The terms ‘dark web’ and ‘deep web’ are often interchangeably used to describe the section of the internet that is home to criminal activities. To understand the difference between the dark web and the deep web, we must understand the different layers of the internet, as detailed below.
Surface web: The first layer of the World Wide Web is the surface web, which is also known as the visible web or the clear web. It comprises websites that are indexed by common search engines such as Google, Yahoo, Bing, and so on. These websites are available for public access without requiring permissions. It is believed that the surface web constitutes only 3-4% of the entire World Wide Web; however, according to Wikipedia, the figure stands at 10%. This means the millions of search results conducted every second are but a minuscule percentage of the overall internet!
Deep web: A step further below the surface web is the deep web. The deep web is estimated to be nearly 500 times the size of the surface web or 90% of the entire internet. This section of the internet comprises websites and data that are not indexed. They are protected from search engines and crawlers by way of encryption.

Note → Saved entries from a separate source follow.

===== config.mk =====
export PLATFORM = sky130hd
export DESIGN_NAME = button_conditioner
export DESIGN_NICKNAME = d
export VERILOG_FILES = /design/src/rtl/game_pkg.sv /design/src/rtl/debounce_bit.sv /design/src/rtl/button_conditioner.sv
export SDC_FILE = /design/constraint.sdc
export NUM_CORES = 1
export LEC_CHECK = 0
export CORE_MARGIN = 1.5
export CORE_UTILIZATION = 34
export CTS_BUF_LIST = sky130_fd_sc_hd__clkbuf_2 sky130_fd_sc_hd__clkbuf_4 sky130_fd_sc_hd__clkbuf_8
export CTS_CLUSTER_DIAMETER = 150
export DETAILED_ROUTE_END_ITERATION = 8
export HOLD_SLACK_MARGIN = 0.02
export PLACE_DENSITY = 0.49
export SETUP_SLACK_MARGIN = 0.2
export SLEW_MARGIN = 20
export SYNTH_ARGS = -nofsm -noshare
export SYNTH_HDL_FRONTEND = slang
export SYNTH_SLANG_ARGS = --single-unit

===== constraint.sdc =====
create_clock -name clk -period 5.6 [get_ports clk]
set_input_delay 0.56 -clock clk [delete_from_list [all_inputs] [get_ports clk]]
set_output_delay 0.56 -clock clk [all_outputs]
set_load 0.01 [all_outputs]

===== src/rtl/game_pkg.sv =====
// Shared game definitions: direction bit indices, the button-event FSM encoding,
// and the up > down > left > right priority pick used to turn edges into one move.
package game_pkg;

    localparam int DIR_W     = 4;
    localparam int DIR_UP    = 3;
    localparam int DIR_DOWN  = 2;
    localparam int DIR_LEFT  = 1;
    localparam int DIR_RIGHT = 0;

    typedef enum logic [1:0] {
        IDLE    = 2'd0,
        HOLD    = 2'd1,
        RELEASE = 2'd2
    } state_t;

    function automatic logic [DIR_W-1:0] pick_dir(input logic [DIR_W-1:0] rise);
        logic [DIR_W-1:0] sel;
        sel = '0;
        if (rise[DIR_UP])         sel[DIR_UP]    = 1'b1;
        else if (rise[DIR_DOWN])  sel[DIR_DOWN]  = 1'b1;
        else if (rise[DIR_LEFT])  sel[DIR_LEFT]  = 1'b1;
        else if (rise[DIR_RIGHT]) sel[DIR_RIGHT] = 1'b1;
        return sel;
    endfunction

endpackage


===== src/rtl/debounce_bit.sv =====
// One push-button bit: 2-flop synchronizer followed by a stable-sample counter
// that flips the debounced level after DEBOUNCE_CYCLES consecutive differing samples.
module debounce_bit #(
    parameter int DEBOUNCE_CYCLES = 1000000
) (
    input  logic clk,
    input  logic rst,
    input  logic raw,
    output logic level
);

    localparam int CW = $clog2(DEBOUNCE_CYCLES + 1);
    localparam logic [CW-1:0] CNT_LAST = CW'(DEBOUNCE_CYCLES - 1);

    logic          sync1_q, sync1_d;
    logic          sync2_q, sync2_d;
    logic [CW-1:0] cnt_q, cnt_d;
    logic          level_q, level_d;

    always_comb begin
        sync1_d = raw;
        sync2_d = sync1_q;
        cnt_d   = '0;
        level_d = level_q;
        if (sync2_q != level_q) begin
            if (cnt_q == CNT_LAST) begin
                level_d = ~level_q;
                cnt_d   = '0;
            end else begin
                cnt_d = cnt_q + CW'(1);
            end
        end
    end

    always_ff @(posedge clk or posedge rst) begin
        if (rst) begin
            sync1_q <= 1'b0;
            sync2_q <= 1'b0;
            cnt_q   <= '0;
            level_q <= 1'b0;
        end else begin
            sync1_q <= sync1_d;
            sync2_q <= sync2_d;
            cnt_q   <= cnt_d;
            level_q <= level_d;
        end
    end

    assign level = level_q;

endmodule


===== src/rtl/button_conditioner.sv =====
// Debounces the four board buttons and turns presses into single one-hot move events
// with a valid/ready handshake. Define BUTTON_AUTOREPEAT_EN to re-issue a held move.
module button_conditioner
    import game_pkg::*;
#(
    parameter int DEBOUNCE_CYCLES = 1000000,
    parameter int REPEAT_CYCLES   = 25000000
) (
    input  logic             clk,
    input  logic             rst,
    input  logic [DIR_W-1:0] btn_raw,
    input  logic             dir_ready,
    output logic             dir_valid,
    output logic [DIR_W-1:0] dir,
    output logic [DIR_W-1:0] btn_level
);

    if (DEBOUNCE_CYCLES < 1 || REPEAT_CYCLES < 1) begin : g_bad_params
        $error("button_conditioner: DEBOUNCE_CYCLES and REPEAT_CYCLES must be >= 1");
    end

    logic [DIR_W-1:0] level_w;
    logic [DIR_W-1:0] rise_w;

    for (genvar i = 0; i < DIR_W; i++) begin : g_db
        debounce_bit #(
            .DEBOUNCE_CYCLES(DEBOUNCE_CYCLES)
        ) u_debounce_bit (
            .clk  (clk),
            .rst  (rst),
            .raw  (btn_raw[i]),
            .level(level_w[i])
        );
    end

    logic [DIR_W-1:0] level_prev_q, level_prev_d;
    state_t           state_q, state_d;
    logic [DIR_W-1:0] dir_q, dir_d;
    logic             valid_q, valid_d;

`ifdef BUTTON_AUTOREPEAT_EN
    localparam int RW = $clog2(REPEAT_CYCLES + 1);
    localparam logic [RW-1:0] REP_LAST = RW'(REPEAT_CYCLES - 1);

    logic [RW-1:0]    rep_cnt_q, rep_cnt_d;
    logic [DIR_W-1:0] last_dir_q, last_dir_d;
`endif

    // Edges seen outside IDLE are simply not looked at, so they are dropped rather than queued.
    assign rise_w       = level_w & ~level_prev_q;
    assign level_prev_d = level_w;

    always_comb begin
        state_d = state_q;
        dir_d   = dir_q;
        valid_d = valid_q;
`ifdef BUTTON_AUTOREPEAT_EN
        rep_cnt_d  = '0;
        last_dir_d = last_dir_q;
`endif
        case (state_q)
            IDLE: begin
                if (|rise_w) begin
                    dir_d   = pick_dir(rise_w);
                    valid_d = 1'b1;
                    state_d = HOLD;
                end
            end
            HOLD: begin
                if (valid_q && dir_ready) begin
                    valid_d = 1'b0;
                    dir_d   = '0;
                    state_d = RELEASE;
`ifdef BUTTON_AUTOREPEAT_EN
                    last_dir_d = dir_q;
`endif
                end
            end
            RELEASE: begin
`ifdef BUTTON_AUTOREPEAT_EN
                if (level_w == '0) begin
                    state_d = IDLE;
                end else if (level_w == last_dir_q) begin
                    if (rep_cnt_q == REP_LAST) begin
                        dir_d   = last_dir_q;
                        valid_d = 1'b1;
                        state_d = HOLD;
                    end else begin
                        rep_cnt_d = rep_cnt_q + RW'(1);
                    end
                end
`else
                if (level_w == '0) begin
                    state_d = IDLE;
                end
`endif
            end
            default: begin
                state_d = IDLE;
                dir_d   = '0;
                valid_d = 1'b0;
            end
        endcase
    end

    always_ff @(posedge clk or posedge rst) begin
        if (rst) begin
            level_prev_q <= '0;
            state_q      <= IDLE;
            dir_q        <= '0;
            valid_q      <= 1'b0;
        end else begin
            level_prev_q <= level_prev_d;
            state_q      <= state_d;
            dir_q        <= dir_d;
            valid_q      <= valid_d;
        end
    end

`ifdef BUTTON_AUTOREPEAT_EN
    always_ff @(posedge clk or posedge rst) begin
        if (rst) begin
            rep_cnt_q  <= '0;
            last_dir_q <= '0;
        end else begin
            rep_cnt_q  <= rep_cnt_d;
            last_dir_q <= last_dir_d;
        end
    end
`endif

    assign dir_valid = valid_q;
    assign dir       = dir_q;
    assign btn_level = level_w;

endmodule


# == Yosys cells after proc, flatten, opt, wreduce, memory -nomap -nowiden ==
# Index checks and enable logic that the tools add are counted.
# totals
reg_bits,103
output_inout_bits,9
wordCells,79
in_bits,7
# classes
bitwise_logic,7
n_reduce_logical,10
n_eq_ne,13
addsub,4
muxes,25
# op_table
operator,count
two-way mux 20 bit,8
"adder 20 x 1 -> 20 bit, second input constant",4
"equality test 20 bit, second input constant",4
case mux 4 bit (3 select lines),1
two-way mux 2 bit,4
two-way mux 4 bit,2
AND reduction 2 bit,4
two-way mux 1 bit,7
"!= test 2 bit, second input constant",3
case mux 2 bit (3 select lines),1
AND reduction 3 bit,2
NOT 1 bit,5
bitwise AND 4 bit,1
logical NOT 4 bit,1
!= test 1 bit,4
NOT 4 bit,1
OR reduction 4 bit,1
two-way mux 3 bit,1
case mux 1 bit (3 select lines),1
"equality test 2 x 1 -> 1 bit, second input constant",1
"equality test 2 bit, second input constant",1
logical NOT 2 bit,1
logical AND 1 bit,1

# == Depth between registers and ports, before layout ==
# logic_depth
ltp_word,8
depth_mapped,6
depth_no_buf,5

# == Hierarchy ==
# A second synthesis with hierarchy kept.
# hier_totals
cells_unflattened,470
area_unflattened_um2,4947.2
# by_module_without_submodules
module,area_per_inst_um2,cells_each,instances,seq_area_each_um2
debounce_bit,1118.6,107,4,575.6
button_conditioner,473.0,42,1,275.3

# == Least setup slack after synthesis ==
# No wires, ideal clock.
# synth_path
path_kind,register -> register
startpoint,reg g_db[1].u_debounce_bit.cnt_q[0]
endpoint,reg g_db[1].u_debounce_bit.cnt_q[10]
path_stages_with_launch,7
path_buffers,1
period_less_slack_ns,1.857
t_required_ns,5.481
arrival_ns,1.738
slack_ns,3.743
setup_time_ns,0.119
cell_sequence,dfrtp_1 -> ha_1 -> nand3_2 -> or2_2 -> o31ai_4 -> buf_6 -> nor2_2
# synth_via
elab_chain_cells,3
word_cells_on_any_way,4
classes_between,add/sub (1); eq/ne (1); mux (2)
# synth_lines
element,line,source
"start, declared",debounce_bit.sv:17,"logic [CW-1:0] cnt_q, cnt_d;"
"start signal, assigned",debounce_bit.sv:44,cnt_q <= cnt_d;
adder 20 x 1 -> 20 bit or equality test 20 bit (tied branches),"debounce_bit.sv:30, debounce_bit.sv:26",
two-way mux 20 bit (*),debounce_bit.sv:26,if (cnt_q == CNT_LAST) begin
two-way mux 20 bit (*),debounce_bit.sv:25,if (sync2_q != level_q) begin
named net g_db[1].u_debounce_bit.cnt_d[10],debounce_bit.sv:17,
# The timed path passes the listed nets; every way through them passes the cells marked *.
# A chain may end at the register's enable or synchronous reset.

# == Final worst setup path ==
# layout_path
startpoint,reg g_db[1].u_debounce_bit.cnt_q[0]
endpoint,reg g_db[1].u_debounce_bit.cnt_q[8]
# The elaborated chain is that of the path after synthesis.

==> summary.md <==
| Metric | Value |
|---|---|
| Outcome | completed |
| Hold_buf cts | 0 |
| Detail Placement HPWL | 6460 um |
| CP max FO | 19 |
| Layout area overhead | 11.5% |
| Tmin final | 2320 ps |
| Util after Layout | 0.384 |
| Worst-case clock buffer depth | 2 |
| Mapped Nets | 493 |
| Slew @ Worst Pin | 962 ps |
| Arrival time worst endpoint | 2550 ps |
| Mapped Area | 4970 um^2 |
| Primary FF master, synth | dfrtp_1 |
| Maximum VDD drop | 108 uV |
| Internal cell power | 1.04 mW |
| Gr usage total | 0.140 |
| Fmax | 431 MHz |
| RSZ-0062 raised after global routing | false |
| Total placed cells including tap cells | 674 |
| Initial antenna violation count | 0 |
| Worst slew margin | 0.359 |
| Combinational Power Share | 0.034 |
| Clk network pwr share | 0.395 |
| Net switching power | 298 uW |
| Crit start category | register |
| Residual DRC | 0 |
| Vias post-DR | 3526 |
| Final Hold Fails | 0 |
| Largest net degree at the start of global routing | 60 |
| CP cell instances | ha_1 > nand3_2 > or2_2 > o31ai_4 > nor2_1 |
| Fill count | 1435 |
| First-pass GRT wire length | 16900 um |
| Number of distinct library cells after synthesis | 50 |
| Initial cell density of the core | 0.345 |
| Power, Total | 1.33 mW |
| Final wirelength | 9560 um |
| Vias per Instance | 5.11 |
| Pleak | 2.19 nW |
| Max Cap Viol | 0 |
| Multi-input gate area | 2280 um^2 |
| # resized after CTS | 0 |
| Drt pass-1 iters | 6 |
| Syn Inst Count | 482 |
| 1st-iter DRT viols | 271 |
| Hold crit path type | register to register |
| Sequential share of the synthesized area | 0.518 |
| Fin crit share | 0.414 |
| Pins Over Slew Limit | 0 |
| Placed instance area | 5320 um^2 |
| TritonCTS Buffers | 9 |
| Antenna Cells | 0 |
| Power per cell area | 241 nW/um^2 |
| WS Path Type | register to register |
| Num rows | 44 |
| CTS tree | done |
| Ranking of synthesized cells by area | dfrtp_1 52%, xnor2_1 6.5%, nor2_1 4.5% |
| Design area | 5540 um^2 |
| Async set-or-reset flop fraction in the synthesized netlist | 1.00 |
| Number of cells on the worst hold path | 0 |
| Yosys warns | 0 |
| Num Clock Sinks | 103 |
| Sequential power share | 0.571 |
| Worst setup EP type | register |
| Post-CTS setup buffers | 0 |
| Final nets | 512 |
| Port Buf Inserts | 15 |
| Worst path max stage delay | 850 ps |
| Crit path required time | 5830 ps |
| Yosys reg bits | 103 |
| Routed Antenna Nets | 0 |
| Worst R2R Path Depth | 5 |
| CTS root buf | clkbuf_8 |
| CTS clk-pin slew, worst paths | 90 ps |
| Post-synth EDFFs | 0 |
| Seq. cell area | 2580 um^2 |
| Worst path slowest cell | o31ai_4 |
| Setup Viol. Count Final | 0 |
| Core box area | 14400 um^2 |
| Routability cong. | 0.781 |
| Ports | 16 |
| Share of cells above drive strength 1 | 0.101 |
| Commonest non-fill, non-tap cell in the layout | dfrtp_1 |
| Die width | 124 um |
| Yosys top cell area share | 0.518 |
| Die Ht | 124 um |
| Clk Latency, worst-skew pair | 380 ps |
| Total gr overflow | 0 |
| Die area | 15400 um^2 |
| Avg WL per Cell | 13.9 um |
| Non-Filler Instances | 690 |
| Fraction of power spent switching nets | 0.224 |
| H-tree depth | 3 |
| Syn Area/Cell | 10.3 um^2 |
| Vias in the first global route | 3586 |
| Skew final | 15.3 ps |
| Largest area contributor in the netlist | dfrtp_1 |
| Most frequent cells in the layout | 103 x dfrtp_1, 60 x nor2_1, 37 x xnor2_1 |
| Setup_tns | 0 ps |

Any data behind a firewall, be it data servers, organizational intranets, or archives, belong to the deep web. A website in the deep web would require you to enter your unique username and password combination to access. Probably, the simplest examples of a website in the deep web can be web-based email, social media platform, online banking, or web-based subscription service. That brings us to the question – whether the deep web is illegal to foray into? The answer is No.
Dark web: The deepest layer of the World Wide Web is called the dark web. Although a part of the deep web, dark web goes further deep. It is a subset of the deep web and the key difference between the two is that the deep web can be home to both good and bad data, whereas the dark web is mostly illicit.
As per some estimates, the dark web probably constitutes only 0.1% of the entire internet but is the hotbed for many illegal activities. The dark web can be termed the underbelly of the internet, as it facilitates crimes such as sale/purchase of stolen data, fake identity proofs, porn, drug trafficking, contract killers, sale of arms and ammunition, and so forth.
It is the infamous part of the internet where data is intentionally hidden and criminal activities are rampant. It requires special software – such as The Onion Browser (Tor), Freenet, or I2P (Invisible Internet Project) – to access the dark web. This is because the dark web can be accessed only by anonymous users, which common browsers do not allow. Common browsers track the IP address of the users and hence enable identification of the user – something which is undesirable in the dark web.
Access to the dark web is not illegal but is fraught with numerous risks. Therefore, it is recommended to stay away from the dark web, as it can be highly dangerous.